BEGIN
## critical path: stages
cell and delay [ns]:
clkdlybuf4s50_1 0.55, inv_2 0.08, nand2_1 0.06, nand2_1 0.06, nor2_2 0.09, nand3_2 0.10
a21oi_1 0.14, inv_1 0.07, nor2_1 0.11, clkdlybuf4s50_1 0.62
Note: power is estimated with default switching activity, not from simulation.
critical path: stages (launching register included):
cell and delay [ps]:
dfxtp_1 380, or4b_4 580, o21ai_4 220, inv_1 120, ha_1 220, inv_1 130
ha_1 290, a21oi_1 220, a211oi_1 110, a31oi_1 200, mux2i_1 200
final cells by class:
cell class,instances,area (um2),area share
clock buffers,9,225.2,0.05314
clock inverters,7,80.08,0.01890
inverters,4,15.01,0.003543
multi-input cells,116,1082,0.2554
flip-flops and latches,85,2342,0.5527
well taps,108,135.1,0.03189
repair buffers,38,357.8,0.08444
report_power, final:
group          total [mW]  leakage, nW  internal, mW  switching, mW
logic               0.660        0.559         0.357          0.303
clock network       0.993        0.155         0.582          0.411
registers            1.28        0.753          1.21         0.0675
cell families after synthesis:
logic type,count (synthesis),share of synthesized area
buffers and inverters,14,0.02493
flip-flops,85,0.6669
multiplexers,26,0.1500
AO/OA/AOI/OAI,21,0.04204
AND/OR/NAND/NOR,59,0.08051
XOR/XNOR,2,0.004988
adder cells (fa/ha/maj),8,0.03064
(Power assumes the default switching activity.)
===== src/rtl/uart_pkg.sv =====
// Shared constants for the UART receive path: frame-controller states, error codes
// and the default frame start marker.
package uart_pkg;

    typedef enum logic [2:0] {
        sIDLE = 3'd0,
        sCMD  = 3'd1,
        sLEN  = 3'd2,
        sDATA = 3'd3,
        sCHK  = 3'd4
    } rx_state_t;

    typedef enum logic [1:0] {
        ERR_NONE = 2'b00,
        ERR_LEN  = 2'b01,
        ERR_CHK  = 2'b10,
        ERR_TMO  = 2'b11
    } err_code_t;

    localparam logic [7:0] SYNC_BYTE_DEFAULT = 8'hA5;

endpackage


===== src/rtl/uart_gap_timer.sv =====
// Inter-byte gap timer: counts while enabled, clears on iClr, and pulses oExpire
// on the terminal count unless a clear arrives in the same cycle.
module uart_gap_timer #(
    parameter int unsigned TIMEOUT_CLKS = 32550
) (
    input  logic iClk,
    input  logic iRst,
    input  logic iEn,
    input  logic iClr,
    output logic oExpire
);

    localparam int unsigned W = $clog2(TIMEOUT_CLKS) + 1;
    localparam logic [W-1:0] TERM = W'(TIMEOUT_CLKS - 1);

    logic [W-1:0] r_cnt;
    logic         w_term;

    assign w_term  = iEn && !iClr && (r_cnt == TERM);
    assign oExpire = w_term;

    always_ff @(posedge iClk or posedge iRst) begin
        if (iRst) begin
            r_cnt <= '0;
        end else if (!iEn || iClr || w_term) begin
            r_cnt <= '0;
        end else begin
            r_cnt <= r_cnt + 1'b1;
        end
    end

endmodule
`src/rtl/adpll_network_sequencer.sv`:
```
// Start-up and lock sequencer for the 2x2 NetworkADPLL mesh.
//
// Brings the nodes up in stages (11, then 12/21, then 22) under acquisition
// gains. Once every enabled node holds a small phase error long enough, it
// switches to tracking gains and the selected weight mode. Loss of lock sends
// it to RELOCK. Staying too long in an acquiring state sends it to FAULT.
//
// Ports:
//   fpga_clk_i        system clock; all inputs are synchronous to it
//   reset_i           asynchronous, active-high reset
//   start_i           level: high runs the sequence, low returns to IDLE
//   uni_dir_i         final weight mode: 1 = unidirectional, 0 = bidirectional
//   error_xy_i        signed phase error of node xy
//   enable_o          node enables {22, 21, 12, 11}
//   kp_o, ki_o        loop gain selects broadcast to all nodes
//   bidir_o           1 = bidirectional weight table
//   locked_o          high in TRACK
//   fault_o           high in FAULT
//   state_o           current state, for debug
module adpll_network_sequencer #(
  parameter int unsigned PDET_WIDTH    = 8,
  parameter int unsigned CNT_WIDTH     = 16,
  parameter int unsigned LOCK_THRESH   = 4,
  parameter int unsigned UNLOCK_THRESH = 16,
  parameter int unsigned LOCK_COUNT    = 1024,
  parameter int unsigned UNLOCK_COUNT  = 64,
  parameter int unsigned TIMEOUT       = 60000,
  parameter logic [3:0]  KP_ACQ        = 4'd8,
  parameter logic [3:0]  KI_ACQ        = 4'd4,
  parameter logic [3:0]  KP_TRK        = 4'd4,
  parameter logic [3:0]  KI_TRK        = 4'd1
) (
  input  logic                  fpga_clk_i,
  input  logic                  reset_i,
  input  logic                  start_i,
  input  logic                  uni_dir_i,
  input  logic [PDET_WIDTH-1:0] error_11_i,
  input  logic [PDET_WIDTH-1:0] error_12_i,
  input  logic [PDET_WIDTH-1:0] error_21_i,
  input  logic [PDET_WIDTH-1:0] error_22_i,
  output logic [3:0]            enable_o,
  output logic [3:0]            kp_o,
  output logic [3:0]            ki_o,
  output logic                  bidir_o,
  output logic                  locked_o,
  output logic                  fault_o,
  output logic [2:0]            state_o
);

  typedef enum logic [2:0] {
    StIdle   = 3'd0,
    StRoot   = 3'd1,
    StRow    = 3'd2,
    StAll    = 3'd3,
    StTrack  = 3'd4,
    StRelock = 3'd5,
    StFault  = 3'd6
  } state_e;

  localparam logic [PDET_WIDTH-1:0] LockThr     = PDET_WIDTH'(LOCK_THRESH);
  localparam logic [PDET_WIDTH-1:0] UnlockThr   = PDET_WIDTH'(UNLOCK_THRESH);
  localparam logic [CNT_WIDTH-1:0]  LockCnt     = CNT_WIDTH'(LOCK_COUNT);
  localparam logic [CNT_WIDTH-1:0]  UnlockCnt   = CNT_WIDTH'(UNLOCK_COUNT);
  localparam logic [CNT_WIDTH-1:0]  TimeoutLast = CNT_WIDTH'(TIMEOUT - 1);
  localparam logic [PDET_WIDTH-1:0] ErrMin      = {1'b1, {(PDET_WIDTH-1){1'b0}}};
  localparam logic [PDET_WIDTH-1:0] ErrMax      = {1'b0, {(PDET_WIDTH-1){1'b1}}};

  state_e                         state_q, state_d;
  logic [3:0][PDET_WIDTH-1:0]     err_q;
  logic [3:0][PDET_WIDTH-1:0]     mag;
  logic [3:0]                     in_lock, out_lock, watch;
  logic                           lock_qual, unlock_qual, acquiring;
  logic                           lock_done, unlock_done, timeout_done;
  logic [CNT_WIDTH-1:0]           lock_cnt_q, lock_cnt_d;
  logic [CNT_WIDTH-1:0]           unlock_cnt_q, unlock_cnt_d;
  logic [CNT_WIDTH-1:0]           tmo_cnt_q, tmo_cnt_d;
  logic [3:0]                     en_q, en_d, kp_q, kp_d, ki_q, ki_d;
  logic                           bidir_q, bidir_d, locked_q, locked_d, fault_q, fault_d;

  function automatic logic [CNT_WIDTH-1:0] sat_inc(input logic [CNT_WIDTH-1:0] c);
    return (&c) ? c : c + 1'b1;
  endfunction

  // Magnitude of each registered error; the most negative code saturates.
  always_comb begin
    for (int i = 0; i < 4; i++) begin
      if (!err_q[i][PDET_WIDTH-1]) begin
        mag[i] = err_q[i];
      end else if (err_q[i] == ErrMin) begin
        mag[i] = ErrMax;
      end else begin
        mag[i] = -err_q[i];
      end
      in_lock[i]  = (mag[i] <= LockThr);
      out_lock[i] = (mag[i] > UnlockThr);
    end
  end

  always_comb begin
    watch     = 4'b0000;
    acquiring = 1'b0;
    unique case (state_q)
      StRoot:   begin watch = 4'b0001; acquiring = 1'b1; end
      StRow:    begin watch = 4'b0111; acquiring = 1'b1; end
      StAll:    begin watch = 4'b1111; acquiring = 1'b1; end
      StRelock: begin watch = 4'b1111; acquiring = 1'b1; end
      StTrack:  watch = 4'b1111;
      default:  watch = 4'b0000;
    endcase
  end

  assign lock_qual    = (watch != 4'b0000) && ((in_lock & watch) == watch);
  assign unlock_qual  = |(out_lock & watch);
  assign lock_done    = (lock_cnt_q >= LockCnt);
  assign unlock_done  = (unlock_cnt_q >= UnlockCnt);
  assign timeout_done = (tmo_cnt_q >= TimeoutLast);

  // Next state; lock is tested before timeout so it wins a tie.
  always_comb begin
    state_d = state_q;
    unique case (state_q)
      StIdle:   state_d = StRoot;
      StRoot:   if (lock_done) state_d = StRow;   else if (timeout_done) state_d = StFault;
      StRow:    if (lock_done) state_d = StAll;   else if (timeout_done) state_d = StFault;
      StAll:    if (lock_done) state_d = StTrack; else if (timeout_done) state_d = StFault;
      StRelock: if (lock_done) state_d = StTrack; else if (timeout_done) state_d = StFault;
      StTrack:  if (unlock_done) state_d = StRelock;
      StFault:  state_d = StFault;
      default:  state_d = StIdle;
    endcase
    if (!start_i) state_d = StIdle;
  end

  // All counters restart whenever the state changes.
  always_comb begin
    lock_cnt_d   = '0;
    unlock_cnt_d = '0;
    tmo_cnt_d    = '0;
    if (state_d == state_q) begin
      if (lock_qual)                          lock_cnt_d   = sat_inc(lock_cnt_q);
      if (unlock_qual && state_q == StTrack)  unlock_cnt_d = sat_inc(unlock_cnt_q);
      if (acquiring)                          tmo_cnt_d    = sat_inc(tmo_cnt_q);
    end
  end

  // Outputs decoded from the next state so they register alongside it.
  always_comb begin
    en_d     = 4'b0000;
    kp_d     = KP_ACQ;
    ki_d     = KI_ACQ;
    bidir_d  = 1'b0;
    locked_d = 1'b0;
    fault_d  = 1'b0;
    unique case (state_d)
      StRoot:   en_d = 4'b0001;
      StRow:    en_d = 4'b0111;
      StAll:    en_d = 4'b1111;
      StRelock: en_d = 4'b1111;
      StTrack: begin
        en_d     = 4'b1111;
        kp_d     = KP_TRK;
        ki_d     = KI_TRK;
        bidir_d  = ~uni_dir_i;
        locked_d = 1'b1;
      end
      StFault:  fault_d = 1'b1;
      default:  en_d = 4'b0000;
    endcase
  end

  always_ff @(posedge fpga_clk_i or posedge reset_i) begin
    if (reset_i) begin
      state_q      <= StIdle;
      err_q        <= '0;
      lock_cnt_q   <= '0;
      unlock_cnt_q <= '0;
      tmo_cnt_q    <= '0;
      en_q         <= 4'b0000;
      kp_q         <= KP_ACQ;
      ki_q         <= KI_ACQ;
      bidir_q      <= 1'b0;
      locked_q     <= 1'b0;
      fault_q      <= 1'b0;
    end else begin
      state_q      <= state_d;
      err_q        <= {error_22_i, error_21_i, error_12_i, error_11_i};
      lock_cnt_q   <= lock_cnt_d;
      unlock_cnt_q <= unlock_cnt_d;
      tmo_cnt_q    <= tmo_cnt_d;
      en_q         <= en_d;
      kp_q         <= kp_d;
      ki_q         <= ki_d;
      bidir_q      <= bidir_d;
      locked_q     <= locked_d;
      fault_q      <= fault_d;
    end
  end

  assign enable_o = en_q;
  assign kp_o     = kp_q;
  assign ki_o     = ki_q;
  assign bidir_o  = bidir_q;
  assign locked_o = locked_q;
  assign fault_o  = fault_q;
  assign state_o  = state_q;

endmodule

```
<file path="src/rtl/decrypt.sv">
// decrypt: streaming LWE decryption accumulator. Row 0 clears the running sum,
// every other row adds sk*ct mod q; result is the sum reduced mod p.
// Revision: 1.0
`default_nettype none

module decrypt #(
    parameter int PLAINTEXT_MODULUS  = 64,
    parameter int PLAINTEXT_WIDTH    = 6,
    parameter int CIPHERTEXT_MODULUS = 1024,
    parameter int CIPHERTEXT_WIDTH   = 21,
    parameter int DIMENSION          = 1,
    parameter int BIG_N              = 30
) (
    input  logic                        clk,
    input  logic                        rst_n,
    input  logic [CIPHERTEXT_WIDTH-1:0] secretkey_entry,
    input  logic [CIPHERTEXT_WIDTH-1:0] ciphertext_entry,
    input  logic [DIMENSION:0]          row,
    output logic [PLAINTEXT_WIDTH-1:0]  result
);

    localparam int EXT_W = BIG_N - CIPHERTEXT_WIDTH;
    localparam logic [BIG_N-1:0] Q_MASK = BIG_N'(CIPHERTEXT_MODULUS - 1);

    logic [CIPHERTEXT_WIDTH-1:0] acc;
    logic signed [BIG_N-1:0]     sk_ext;
    logic signed [BIG_N-1:0]     ct_ext;
    logic [BIG_N-1:0]            prod;
    logic [BIG_N-1:0]            acc_ext;
    logic [BIG_N-1:0]            sum_mod;

    // Key is unsigned (zero-extend), ciphertext is two's complement (sign-extend).
    // Truncating the product to BIG_N bits is harmless: q divides 2^BIG_N.
    always_comb begin
        sk_ext  = $signed({{EXT_W{1'b0}}, secretkey_entry});
        ct_ext  = $signed({{EXT_W{ciphertext_entry[CIPHERTEXT_WIDTH-1]}}, ciphertext_entry});
        prod    = $unsigned(sk_ext * ct_ext);
        acc_ext = {{EXT_W{1'b0}}, acc};
        sum_mod = (acc_ext + prod) & Q_MASK;
    end

    always_ff @(posedge clk or negedge rst_n) begin
        if (!rst_n) begin
            acc <= '0;
        end else if (row == '0) begin
            acc <= '0;
        end else begin
            acc <= CIPHERTEXT_WIDTH'(sum_mod);
        end
    end

    assign result = acc[PLAINTEXT_WIDTH-1:0];

endmodule

`default_nettype wire

</file>
[src/rtl/ram_port_ctrl.sv]
// Single-port RAM front end: zero-fills the array after reset, then maps valid/ready
// requests onto RAM accesses with a 2-entry response buffer. Optional: RAM_PORT_CTRL_WRACK_EN.
module ram_port_ctrl #(
    parameter int SIZE  = 32,
    parameter int DEPTH = 256,
    localparam int AW   = (DEPTH > 1) ? $clog2(DEPTH) : 1
) (
    input  logic            clk,
    input  logic            rst_n,
    input  logic            req_valid,
    output logic            req_ready,
    input  logic            req_write,
    input  logic [AW-1:0]   req_addr,
    input  logic [SIZE-1:0] req_wdata,
    output logic            rsp_valid,
    input  logic            rsp_ready,
    output logic [SIZE-1:0] rsp_rdata,
    output logic            rsp_write,
    output logic            init_done,
    output logic [AW-1:0]   ram_address,
    output logic [SIZE-1:0] ram_write_data,
    output logic            ram_write_en,
    input  logic [SIZE-1:0] ram_read_data
);

    typedef enum logic {INIT, RUN} state_t;

    localparam logic [AW-1:0] LAST_ADDR = AW'(DEPTH - 1);
    localparam logic [AW:0]   DEPTH_W   = (AW + 1)'(DEPTH);

    state_t          state;
    logic [AW-1:0]   init_cnt;

    logic            run;
    logic            addr_ok;
    logic            pop;
    logic            push;
    logic            credit_ok;
    logic            takes_credit;
    logic            accept;
    logic            issue;

    logic            inflight;
    logic            inflight_wr;
    logic            inflight_oob;
    logic [SIZE-1:0] push_data;

    logic [1:0]      count;
    logic            rd_ptr;
    logic            wr_ptr;
    logic [SIZE-1:0] fifo_data [2];
`ifdef RAM_PORT_CTRL_WRACK_EN
    logic            fifo_wr   [2];
`endif

    // ------------------------------------------------------------------
    // Request side
    // ------------------------------------------------------------------
    assign run       = (state == RUN);
    assign init_done = run;
    assign addr_ok   = ({1'b0, req_addr} < DEPTH_W);
    assign pop       = rsp_valid & rsp_ready;

    // Buffered + in-flight responses, less the one leaving this cycle, must leave a free slot.
    assign credit_ok = (({1'b0, count} + {2'b00, inflight} - {2'b00, pop}) < 3'd2);

`ifdef RAM_PORT_CTRL_WRACK_EN
    assign takes_credit = 1'b1;
    assign req_ready    = run & credit_ok;
`else
    assign takes_credit = ~req_write;
    assign req_ready    = run & (req_write | credit_ok);
`endif

    assign accept = req_valid & req_ready;
    assign issue  = accept & takes_credit;

    // NOTE: always_comb gives every output a default first so no path can infer a latch.
    always_comb begin
        ram_address    = '0;
        ram_write_data = '0;
        ram_write_en   = 1'b0;
        if (state == INIT) begin
            ram_address  = init_cnt;
            ram_write_en = rst_n;
        end else begin
            ram_address    = req_addr;
            ram_write_data = req_wdata;
            ram_write_en   = accept & req_write & addr_ok;
        end
    end

    // ------------------------------------------------------------------
    // Zero-fill sequencer
    // ------------------------------------------------------------------
    // NOTE: sequential state is updated with non-blocking assignments only.
    always_ff @(posedge clk or negedge rst_n) begin
        if (!rst_n) begin
            state    <= INIT;
            init_cnt <= '0;
        end else begin
            case (state)
                INIT: begin
                    if (init_cnt == LAST_ADDR) begin
                        state    <= RUN;
                        init_cnt <= '0;
                    end else begin
                        init_cnt <= init_cnt + AW'(1);
                    end
                end
                RUN:     state <= RUN;
                default: state <= INIT;
            endcase
        end
    end

    // ------------------------------------------------------------------
    // In-flight tracking: every credit-taking access retires one edge later.
    // ------------------------------------------------------------------
    always_ff @(posedge clk or negedge rst_n) begin
        if (!rst_n) begin
            inflight     <= 1'b0;
            inflight_wr  <= 1'b0;
            inflight_oob <= 1'b0;
        end else begin
            inflight     <= issue;
            inflight_wr  <= issue & req_write;
            inflight_oob <= issue & ~addr_ok;
        end
    end

    assign push      = inflight;
    assign push_data = (inflight_wr | inflight_oob) ? '0 : ram_read_data;

    // ------------------------------------------------------------------
    // Response buffer
    // ------------------------------------------------------------------
    always_ff @(posedge clk or negedge rst_n) begin
        if (!rst_n) begin
            count  <= 2'd0;
            rd_ptr <= 1'b0;
            wr_ptr <= 1'b0;
        end else begin
            if (push) wr_ptr <= ~wr_ptr;
            if (pop)  rd_ptr <= ~rd_ptr;
            count <= count + {1'b0, push} - {1'b0, pop};
        end
    end

    // NOTE: buffer storage is not reset; outputs are masked by rsp_valid, so stale words never escape.
    always_ff @(posedge clk) begin
        if (push) begin
            fifo_data[wr_ptr] <= push_data;
`ifdef RAM_PORT_CTRL_WRACK_EN
            fifo_wr[wr_ptr]   <= inflight_wr;
`endif
        end
    end

    assign rsp_valid = (count != 2'd0);
    assign rsp_rdata = rsp_valid ? fifo_data[rd_ptr] : '0;

`ifdef RAM_PORT_CTRL_WRACK_EN
    assign rsp_write = rsp_valid & fifo_wr[rd_ptr];
`else
    assign rsp_write = 1'b0;
`endif

    // ------------------------------------------------------------------
    // Invariants
    // ------------------------------------------------------------------
    a_count_bound : assert property (@(posedge clk) disable iff (!rst_n) count <= 2'd2);
    a_no_overflow : assert property (@(posedge clk) disable iff (!rst_n)
                                     !(push && !pop && count == 2'd2));
    a_rsp_hold    : assert property (@(posedge clk) disable iff (!rst_n)
                                     (rsp_valid && !rsp_ready) |=> (rsp_valid && $stable(rsp_rdata)));

endmodule

[config.mk]
export PLATFORM = sky130hd
export DESIGN_NAME = ram_port_ctrl
export DESIGN_NICKNAME = d
export VERILOG_FILES = /design/src/rtl/ram_port_ctrl.sv
export SDC_FILE = /design/constraint.sdc
export NUM_CORES = 1
export LEC_CHECK = 0
export ABC_AREA = 0
export CAP_MARGIN = 10
export CORE_AREA = 2 2 106 108
export DETAILED_ROUTE_END_ITERATION = 16
export DIE_AREA = 0 0 108 110
export GPL_TIMING_DRIVEN = 0
export HOLD_SLACK_MARGIN = 0.05
export PLACE_DENSITY = 0.78
export SLEW_MARGIN = 5
export SYNTH_ARGS = -nofsm -noshare
export SYNTH_HDL_FRONTEND = slang
export SYNTH_SLANG_ARGS = --single-unit
export TNS_END_PERCENT = 1
[constraint.sdc]
create_clock -name clk -period 3.43 [get_ports clk]
set_input_delay 1.029 -clock clk [delete_from_list [all_inputs] [get_ports clk]]
set_output_delay 1.029 -clock clk [all_outputs]
set_load 0.01 [all_outputs]
**Word-level counts from Yosys, hierarchy flattened**

Memory sizes are Yosys's and may differ from the RTL's.
Index checks and enable logic that the tools add are counted.

- Flip-flop bits (word level): 15
- Bits in writable memories: 64
- Logic and storage cells: 37
- Memories kept: 1

Memory list:

| name | words | width | read ports | clocked after memory_dff | write ports | line | text |
|---|---|---|---|---|---|---|---|
| fifo_data | 2 | 32 | 1 | 0 | 1 | 51 | `logic [SIZE-1:0] fifo_data [2];` |

- Add/sub/neg operators: 5
- Order comparisons: 1
- Equality and inequality tests: 1
- Mux-type cells: 10
- Bitwise operators: 11
- Reductions and logical operators: 1

Operator list:

| kind | count |
|---|---|
| $mux W32 | 3 |
| $mux W8 | 2 |
| $add A8 B1 Y8 const B | 1 |
| $eq A8 B8 Y1 const B | 1 |
| $and A1 B1 Y1 | 6 |
| $mux W1 | 4 |
| $not A1 Y1 | 4 |
| $add A2 B1 Y3 | 1 |
| $lt A3 B2 Y1 const B | 1 |
| $sub A3 B1 Y3 | 1 |
| $add A2 B1 Y2 | 1 |
| $pmux W1 S2 | 1 |
| $reduce_bool A2 Y1 | 1 |
| $sub A2 B1 Y2 | 1 |
| $or A1 B1 Y1 | 1 |

**Depth between registers and ports, before layout**

- Depth in word-level cells: 9
- Depth in mapped cells: 11
- Mapped depth without buffers: 11

**Worst setup path before layout**

Ideal clock, no wire load.

- Kind: in2out
- Start: input rsp_ready
- End: output req_ready
- Data arrival time: 2.492 ns
- Required time: 2.401 ns
- Setup slack: -0.091 ns
- Stages on the path: 9
- Cells stage by stage: and2_1 ha_1 inv_1 ha_1 inv_1 fa_1 xnor2_1 a21oi_1 nor2b_1

- Longest elaborated chain between the ends: 5

Ends and longest elaborated chain:

| item | line | text |
|---|---|---|
| start, declared | 16 | `input logic rsp_ready,` |
| $and A1 B1 Y1 | 62 | `assign pop = rsp_valid & rsp_ready;` |
| $sub A3 B1 Y3 | 65 | `assign credit_ok = (({1'b0, count} + {2'b00, inflight} - {2'b00, pop}) < 3'd2);` |
| $lt A3 B2 Y1 | 65 |  |
| $or A1 B1 Y1 | 72 | `assign req_ready = run & (req_write \| credit_ok);` |
| $and A1 B1 Y1 | 72 |  |
| end, declared | 11 | `output logic req_ready,` |

Every way passes these cells.

**Final worst setup path**

- Start: input rsp_ready
- End: output req_ready

- Longest elaborated chain between the ends: 5

Ends and longest elaborated chain:

| item | line | text |
|---|---|---|
| $and A1 B1 Y1 | 62 |  |
| named net pop | 36 | `logic pop;` |
| $sub A3 B1 Y3 | 65 |  |
| $lt A3 B2 Y1 | 65 |  |
| $or A1 B1 Y1 | 72 |  |
| $and A1 B1 Y1 | 72 |  |

The timed path passes the listed nets, and every way through them passes these cells.

==> reports/summary.txt <==
Status -> complete, but fails checks
Violations in the final reports -> setup timing
GRT Total Usage -> 0.1448
Num Clock Sinks -> 79
Crit path DAT -> 2.54 ns
GRT overflow -> 0
Post-Syn Area -> 3651 um2
Reg area -> 2297 um2
Vias in the first global route -> 2,675
Fill cell count -> 940
Crit-path cells -> buf_6, and2_4, ha_4, inv_2, ha_4, inv_2, fa_2, xnor2_2, a21oi_2, nor2b_2, buf_2
Placed Cells -> 575
Ant diodes -> 0
Clock latency on the worst-skew pair -> 0.34 ns
Yosys reg bits -> 79
Hold Path Class -> reg -> reg
CP Class -> in -> out
Fin. max-slew vios -> 0
NumNets Final -> 529
1st-pass router iterations -> 4
RSZ-0062 raised after global routing -> yes
Num CTS Buffers -> 9
Clock Skew -> 0.008765 ns
Area of the multi-input gates -> 1316 um2
Vias/cell -> 4.573
Initial antenna violation count -> 0
Total die area -> 11,880 um2
Post-synth top area cell -> edfxtp_1
Gpl congestion -> 0.7818
Slew Limit Headroom -> 0.4376
CTS root buffer -> clkbuf_8
Count leader, synth -> edfxtp_1
Seq pwr share -> 0.376
Largest net degree at the start of global routing -> 33
Netlist cell types -> 32
Required @ worst endpoint -> 2.40 ns
Die Y -> 110 um
Crit path max-delay cell type -> fa_2
YS warnings -> 0
CTS hold repair buffers -> 0
Most instantiated cells after synthesis -> edfxtp_1, and2_1, nor2b_1
H-tree levels -> 3
Crit-path max cell delay -> 0.36 ns
Int Power -> 0.002013 W
Buf/Inv on CP -> 4
First-pass GRT wire length -> 12,880 um
DRT antenna net count -> 0
Asr flop ratio synth -> 0.1899
Finished Layout Cells -> 592
F_max -> 280.4 MHz
Rows -> 38
Max Cap Viol -> 0
Syn_area_per_cell -> 12.99 um2
Area growth syn-to-layout -> 54.18%
Cell family with most CP delay -> adder cells
CP endpoint kind -> primary output
Crit path time final -> 3.566 ns
Fin. Hold Viols -> 0
Clock power share -> 0.229
Post-synth EDFFs -> 64
Worst-Margin Slew -> 0.8436 ns
Critical Path Source Type -> primary input
PortBufs -> 152
Leak Pwr -> 2.107 nW
Top cell type's share of synthesized area -> 0.5264
P_sw -> 0.0008550 W
I/O pin cnt -> 154
Core Box Area -> 10,700 um2
HPWL after detailed placement -> 6319 um
Logic pwr share -> 0.395
Routed wire length -> 8505 um
CTS tree -> done
Layout cells sized above 1 -> 0.1150
Sequential fraction of the synthesis area -> 0.6292
Final setup vio count -> 1
Initial Util -> 0.3413
Period utilisation layout -> 1.040
Main synth FF type -> edfxtp_1
Synth area leaders -> edfxtp_1, dfrtp_1, mux2i_1, and2_1, nor2b_1
Fin Setup TNS -> -0.1364 ns
Setup ws final -> -0.1364 ns
Die span in x -> 108 um
Largest fanout on the critical path -> 2
Clock Tree Buf Depth -> 2
Synthesized instance count -> 281
Utilization after layout -> 0.5262
Clock transition at path regs -> 0.08 ns
Worst vdd ir -> 0.2298 mV
DRT iter0 DRCs -> 98
Pwr Density -> 509.4 nW/um2
Switching share of power -> 0.2982
DRC -> 0
Avg WL per Cell -> 14.37 um
Via count -> 2,707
END
Search the entries for the word "antenna" and pick out every line that holds it.

▶ Written reply:
Initial antenna violation count -> 0
DRT antenna net count -> 0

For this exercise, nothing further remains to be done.